Loading

ENTERTAINMENT

Marianne Faithfull Released From Hospital Three Weeks After Testing Positive for Coronavirus

By Jem Aswad

LOS ANGELES (Variety.com) – Marianne Faithfull was discharged from a London hospital Wednesday, three weeks after the 73-year-old singer tested positive for coronavirus.

“We are really happy to say that Marianne has been discharged from hospital today, 22 days after being admitted suffering from the symptoms of Covid-19. She will continue to recuperate in London,” a rep said in a statement.

“Marianne thanks you all for your kind messages of concern which have meant a great deal through what is a such a difficult time for so many. She is also very grateful to all the [National Health Service medical] staff who cared for her at the hospital and, without doubt, saved her life.”

Faithfull’s friend Penny Arcade told  Rolling Stone  that 73-year-old singer had been sheltering in place in London when she developed a cold. Out of caution, Faithfull checked herself into a hospital on April 4, where she tested positive for COVID-19 and then developed pneumonia.

An Instagram post from Arcade cited Faithfull’s ex-husband John Dunbar as saying, “So far so good. But also that she can barely speak and no visitors.”

Faithfull has battled several ailments in recent years, including hepatitis C and breast cancer, and she also struggled with substance abuse, including heroin addiction, in the 1970s and ‘80s.

Faithfull first emerged in 1964 as a 16-year-old with a hit cover of “As Tears Go By,” which (perhaps apocryphally) is purported to be the first song that Rolling Stones  Mick Jagger  and Keith Richards ever wrote together. Under the tutelage of Stones manager Andrew Loog Oldham, she enjoyed a string of mid-‘60s hits but soon became more famous as Jagger’s girlfriend; the two were an iconic couple during the Swinging London era, even though Faithfull was married to Dunbar and had a son with him.

She and Jagger split in 1970 and she spent much of the decade addicted to heroin, but made a major comeback in 1979 with the excellent, harrowing “Broken English,” the first in a series of albums for Island Records that found her music moving into a sort of stately new wave consistent with but separate from the synth-based sounds of the time.

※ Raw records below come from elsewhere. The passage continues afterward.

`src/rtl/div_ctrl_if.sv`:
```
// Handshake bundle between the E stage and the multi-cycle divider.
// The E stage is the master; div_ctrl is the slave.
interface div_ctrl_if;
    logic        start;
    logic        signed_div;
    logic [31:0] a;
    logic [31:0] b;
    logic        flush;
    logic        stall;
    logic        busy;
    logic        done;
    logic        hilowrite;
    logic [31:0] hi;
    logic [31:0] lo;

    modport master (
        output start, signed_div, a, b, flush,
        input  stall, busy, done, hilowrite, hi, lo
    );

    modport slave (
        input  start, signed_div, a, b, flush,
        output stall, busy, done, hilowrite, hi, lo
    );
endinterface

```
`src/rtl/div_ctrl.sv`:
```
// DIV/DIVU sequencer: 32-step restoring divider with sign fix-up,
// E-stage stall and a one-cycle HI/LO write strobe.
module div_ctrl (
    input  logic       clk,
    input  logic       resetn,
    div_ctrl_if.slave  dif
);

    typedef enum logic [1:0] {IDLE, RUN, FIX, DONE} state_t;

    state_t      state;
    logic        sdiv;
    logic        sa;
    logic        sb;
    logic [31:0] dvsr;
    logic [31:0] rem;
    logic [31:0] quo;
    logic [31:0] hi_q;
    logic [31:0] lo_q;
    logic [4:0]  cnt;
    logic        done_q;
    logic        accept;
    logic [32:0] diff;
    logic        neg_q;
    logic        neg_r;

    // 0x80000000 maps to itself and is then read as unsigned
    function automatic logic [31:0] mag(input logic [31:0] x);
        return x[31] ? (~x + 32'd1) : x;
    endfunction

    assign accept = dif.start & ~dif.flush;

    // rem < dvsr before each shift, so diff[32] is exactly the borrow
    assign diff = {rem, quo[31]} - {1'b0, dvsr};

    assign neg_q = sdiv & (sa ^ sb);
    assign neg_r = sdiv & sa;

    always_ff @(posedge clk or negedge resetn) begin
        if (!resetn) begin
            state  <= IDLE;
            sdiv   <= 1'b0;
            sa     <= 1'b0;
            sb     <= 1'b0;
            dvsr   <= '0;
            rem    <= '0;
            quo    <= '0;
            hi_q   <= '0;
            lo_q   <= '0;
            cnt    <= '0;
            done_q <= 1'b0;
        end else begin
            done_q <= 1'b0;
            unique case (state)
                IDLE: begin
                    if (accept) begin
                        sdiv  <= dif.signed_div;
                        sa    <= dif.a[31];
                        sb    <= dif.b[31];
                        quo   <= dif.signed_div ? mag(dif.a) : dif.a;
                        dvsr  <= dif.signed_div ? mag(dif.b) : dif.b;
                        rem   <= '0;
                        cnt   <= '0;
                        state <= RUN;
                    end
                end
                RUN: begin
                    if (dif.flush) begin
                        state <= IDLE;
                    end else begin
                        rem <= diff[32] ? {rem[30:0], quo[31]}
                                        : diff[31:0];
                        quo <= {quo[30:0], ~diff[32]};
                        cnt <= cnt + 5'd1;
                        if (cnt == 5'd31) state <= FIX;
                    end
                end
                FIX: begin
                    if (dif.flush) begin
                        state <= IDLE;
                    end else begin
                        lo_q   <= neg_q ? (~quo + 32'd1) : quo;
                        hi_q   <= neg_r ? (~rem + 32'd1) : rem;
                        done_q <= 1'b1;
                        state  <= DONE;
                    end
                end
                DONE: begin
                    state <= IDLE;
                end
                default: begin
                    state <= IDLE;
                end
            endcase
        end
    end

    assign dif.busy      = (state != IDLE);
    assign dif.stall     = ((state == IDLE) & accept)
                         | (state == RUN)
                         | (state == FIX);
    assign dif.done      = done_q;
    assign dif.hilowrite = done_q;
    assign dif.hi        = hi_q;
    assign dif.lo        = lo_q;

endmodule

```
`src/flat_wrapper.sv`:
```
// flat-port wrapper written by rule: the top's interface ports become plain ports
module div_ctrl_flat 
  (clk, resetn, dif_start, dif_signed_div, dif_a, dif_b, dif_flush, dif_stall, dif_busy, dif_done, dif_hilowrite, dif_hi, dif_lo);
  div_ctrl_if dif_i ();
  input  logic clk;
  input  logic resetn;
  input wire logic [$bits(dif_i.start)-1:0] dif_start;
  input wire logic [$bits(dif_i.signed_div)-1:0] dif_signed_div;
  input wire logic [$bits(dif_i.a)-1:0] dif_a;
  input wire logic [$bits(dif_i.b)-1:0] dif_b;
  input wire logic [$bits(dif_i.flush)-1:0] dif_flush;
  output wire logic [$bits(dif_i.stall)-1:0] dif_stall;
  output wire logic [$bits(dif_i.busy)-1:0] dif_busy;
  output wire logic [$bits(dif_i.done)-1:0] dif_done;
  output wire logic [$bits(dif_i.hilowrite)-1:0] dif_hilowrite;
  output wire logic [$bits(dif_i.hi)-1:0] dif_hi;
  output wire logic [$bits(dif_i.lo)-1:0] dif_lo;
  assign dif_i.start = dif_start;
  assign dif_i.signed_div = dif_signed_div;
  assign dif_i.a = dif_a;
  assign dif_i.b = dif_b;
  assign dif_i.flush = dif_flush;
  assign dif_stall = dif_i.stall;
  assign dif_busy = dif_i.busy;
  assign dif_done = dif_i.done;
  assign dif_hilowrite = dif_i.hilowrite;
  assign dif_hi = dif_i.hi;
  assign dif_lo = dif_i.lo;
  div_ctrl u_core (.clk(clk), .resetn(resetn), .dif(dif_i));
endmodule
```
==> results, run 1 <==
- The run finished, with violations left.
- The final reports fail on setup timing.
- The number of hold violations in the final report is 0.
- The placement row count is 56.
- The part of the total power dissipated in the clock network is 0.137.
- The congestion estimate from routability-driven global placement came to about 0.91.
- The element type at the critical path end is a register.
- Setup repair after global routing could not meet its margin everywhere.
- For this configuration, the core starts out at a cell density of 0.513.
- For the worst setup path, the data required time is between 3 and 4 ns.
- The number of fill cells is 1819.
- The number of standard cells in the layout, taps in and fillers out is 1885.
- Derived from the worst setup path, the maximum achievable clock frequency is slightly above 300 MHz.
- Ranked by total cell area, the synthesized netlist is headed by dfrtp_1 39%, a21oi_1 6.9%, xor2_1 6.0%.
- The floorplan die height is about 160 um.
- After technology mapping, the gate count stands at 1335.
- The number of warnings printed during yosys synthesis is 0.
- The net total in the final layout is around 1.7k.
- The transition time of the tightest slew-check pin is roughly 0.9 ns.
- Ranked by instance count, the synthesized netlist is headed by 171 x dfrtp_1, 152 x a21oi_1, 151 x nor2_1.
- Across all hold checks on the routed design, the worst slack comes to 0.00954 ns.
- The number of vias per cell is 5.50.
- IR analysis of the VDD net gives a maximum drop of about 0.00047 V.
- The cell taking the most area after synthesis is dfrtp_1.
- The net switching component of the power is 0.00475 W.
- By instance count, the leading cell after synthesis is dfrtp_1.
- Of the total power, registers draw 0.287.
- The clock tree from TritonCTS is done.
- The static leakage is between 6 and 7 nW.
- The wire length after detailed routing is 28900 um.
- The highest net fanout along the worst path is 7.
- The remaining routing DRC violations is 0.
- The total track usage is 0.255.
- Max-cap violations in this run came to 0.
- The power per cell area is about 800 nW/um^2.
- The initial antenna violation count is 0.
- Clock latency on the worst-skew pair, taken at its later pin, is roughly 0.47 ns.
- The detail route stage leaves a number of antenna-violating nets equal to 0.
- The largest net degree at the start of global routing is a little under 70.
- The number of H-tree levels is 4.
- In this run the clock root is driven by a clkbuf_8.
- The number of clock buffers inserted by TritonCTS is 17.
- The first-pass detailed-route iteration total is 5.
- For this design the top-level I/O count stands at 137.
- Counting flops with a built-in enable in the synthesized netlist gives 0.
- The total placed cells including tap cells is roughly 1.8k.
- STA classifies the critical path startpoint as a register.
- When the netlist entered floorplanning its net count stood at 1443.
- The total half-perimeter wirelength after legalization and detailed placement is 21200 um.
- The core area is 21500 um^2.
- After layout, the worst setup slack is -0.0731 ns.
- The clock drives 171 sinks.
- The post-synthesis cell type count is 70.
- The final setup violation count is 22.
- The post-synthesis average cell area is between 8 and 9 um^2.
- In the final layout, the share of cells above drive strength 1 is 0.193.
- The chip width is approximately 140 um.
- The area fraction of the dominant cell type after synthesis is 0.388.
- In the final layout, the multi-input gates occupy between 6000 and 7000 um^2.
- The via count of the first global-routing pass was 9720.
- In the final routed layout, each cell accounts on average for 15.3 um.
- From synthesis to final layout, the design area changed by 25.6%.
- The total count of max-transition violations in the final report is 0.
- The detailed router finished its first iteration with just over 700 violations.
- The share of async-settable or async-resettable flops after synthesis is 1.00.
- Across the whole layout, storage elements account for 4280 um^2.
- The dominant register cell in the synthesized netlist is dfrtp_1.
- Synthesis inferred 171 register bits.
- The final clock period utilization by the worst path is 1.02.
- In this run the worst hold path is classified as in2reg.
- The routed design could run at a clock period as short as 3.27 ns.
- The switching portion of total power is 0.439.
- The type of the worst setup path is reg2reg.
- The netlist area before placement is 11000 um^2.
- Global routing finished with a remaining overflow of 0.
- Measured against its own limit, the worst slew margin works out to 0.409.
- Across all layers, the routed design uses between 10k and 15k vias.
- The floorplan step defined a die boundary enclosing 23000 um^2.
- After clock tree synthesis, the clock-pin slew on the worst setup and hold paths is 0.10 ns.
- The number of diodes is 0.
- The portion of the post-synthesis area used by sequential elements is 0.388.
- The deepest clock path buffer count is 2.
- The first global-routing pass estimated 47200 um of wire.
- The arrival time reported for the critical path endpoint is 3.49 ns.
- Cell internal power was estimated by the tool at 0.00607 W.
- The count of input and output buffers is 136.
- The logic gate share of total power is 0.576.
[src/rtl/axist_rr_arb.sv]
// Round-robin arbiter: NUM_SRC valid/ready/last stream sources share one sink.
// A granted source owns the sink until its last beat is accepted.
module axist_rr_arb #(
  parameter int NUM_SRC = 4,
  parameter int DW      = 8
) (
  input  logic                       clk,
  input  logic                       rst_n,
  input  logic [NUM_SRC-1:0]         s_valid,
  input  logic [NUM_SRC*DW-1:0]      s_data,
  input  logic [NUM_SRC-1:0]         s_last,
  output logic [NUM_SRC-1:0]         s_ready,
  output logic                       m_valid,
  output logic [DW-1:0]              m_data,
  output logic                       m_last,
  input  logic                       m_ready,
  output logic [$clog2(NUM_SRC)-1:0] grant_id,
  output logic                       busy
);

  localparam int GW = $clog2(NUM_SRC);

  typedef enum logic {ST_IDLE, ST_BUSY} state_e;

  state_e        state_q, state_d;
  logic [GW-1:0] grant_q, grant_d;
  logic [GW-1:0] rr_ptr_q, rr_ptr_d;
  logic [GW-1:0] pick, idx;
  logic          found;
  logic [DW-1:0] src_data [NUM_SRC];

  for (genvar i = 0; i < NUM_SRC; i++) begin : g_unpack
    assign src_data[i] = s_data[i*DW +: DW];
  end

  // First requester strictly after rr_ptr, so the last owner ranks lowest.
  always_comb begin
    pick  = '0;
    idx   = '0;
    found = 1'b0;
    for (int k = 1; k <= NUM_SRC; k++) begin
      idx = GW'((int'(rr_ptr_q) + k) % NUM_SRC);
      if (!found && s_valid[idx]) begin
        found = 1'b1;
        pick  = idx;
      end
    end
  end

  assign busy     = (state_q == ST_BUSY);
  assign grant_id = grant_q;
  assign m_valid  = busy & s_valid[grant_q];
  assign m_data   = src_data[grant_q];
  assign m_last   = s_last[grant_q];

  always_comb begin
    s_ready = '0;
    if (busy) s_ready[grant_q] = m_ready;
  end

  always_comb begin
    state_d  = state_q;
    grant_d  = grant_q;
    rr_ptr_d = rr_ptr_q;
    case (state_q)
      ST_IDLE: begin
        if (found) begin
          state_d = ST_BUSY;
          grant_d = pick;
        end
      end
      ST_BUSY: begin
        if (m_valid && m_ready && m_last) begin
          state_d  = ST_IDLE;
          rr_ptr_d = grant_q;
        end
      end
      default: state_d = ST_IDLE;
    endcase
  end

  always_ff @(posedge clk or negedge rst_n) begin
    if (!rst_n) begin
      state_q  <= ST_IDLE;
      grant_q  <= '0;
      rr_ptr_q <= GW'(NUM_SRC - 1);
    end else begin
      state_q  <= state_d;
      grant_q  <= grant_d;
      rr_ptr_q <= rr_ptr_d;
    end
  end

endmodule

[config.mk]
export PLATFORM = sky130hd
export DESIGN_NAME = axist_rr_arb
export DESIGN_NICKNAME = d
export VERILOG_FILES = /design/src/rtl/axist_rr_arb.sv
export SDC_FILE = /design/constraint.sdc
export NUM_CORES = 1
export LEC_CHECK = 0
export BUFFER_PORTS_ARGS = -buffer_cell sky130_fd_sc_hd__buf_2
export CELL_PAD_IN_SITES_DETAIL_PLACEMENT = 1
export CELL_PAD_IN_SITES_GLOBAL_PLACEMENT = 2
export CORE_MARGIN = 3
export CORE_UTILIZATION = 18
export DETAILED_ROUTE_END_ITERATION = 6
export PLACE_DENSITY = 0.89
export SLEW_MARGIN = 30
export SYNTH_ARGS = -nofsm -noshare
export SYNTH_HDL_FRONTEND = slang
export SYNTH_SLANG_ARGS = --single-unit
[constraint.sdc]
create_clock -name clk -period 2.4 [get_ports clk]
set_clock_uncertainty 0.1 [all_clocks]
set_input_delay 0.24 -clock clk [delete_from_list [all_inputs] [get_ports clk]]
set_output_delay 0.24 -clock clk [all_outputs]
set_load 0.05 [all_outputs]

She later pursued a career as a latter-day chanteuse, collaborating with producer Hal Willner — who died of coronavirus complications earlier this month — on the 1987 album “Strange Weather,” with “Twin Peaks” music producer Angelo Badalamenti on 1995’s “A Secret Life” and frequently recording Kurt Weill compositions, for which her voice is well-suited. She even guested on Metallica’s 1997 song “The Memory Remains.”

She veered back into an alternative direction in the early 2000s with the “Kissin’ Time” and “Before the Poison” albums, which saw her collaborating with many younger musicians she had influenced, including Beck, PJ Harvey, Nick Cave, Blur/Gorillaz frontman Damon Albarn and Smashing Pumpkins singer Billy Corgan, among others. Later in the decade she reunited with Willner; her most recent album, 2018’s “Negative Culpability,” was recorded with Cave/Harvey collaborators Head and Rob and Warren Ellis. Despite her ailments, she has continued to perform concerts over the years.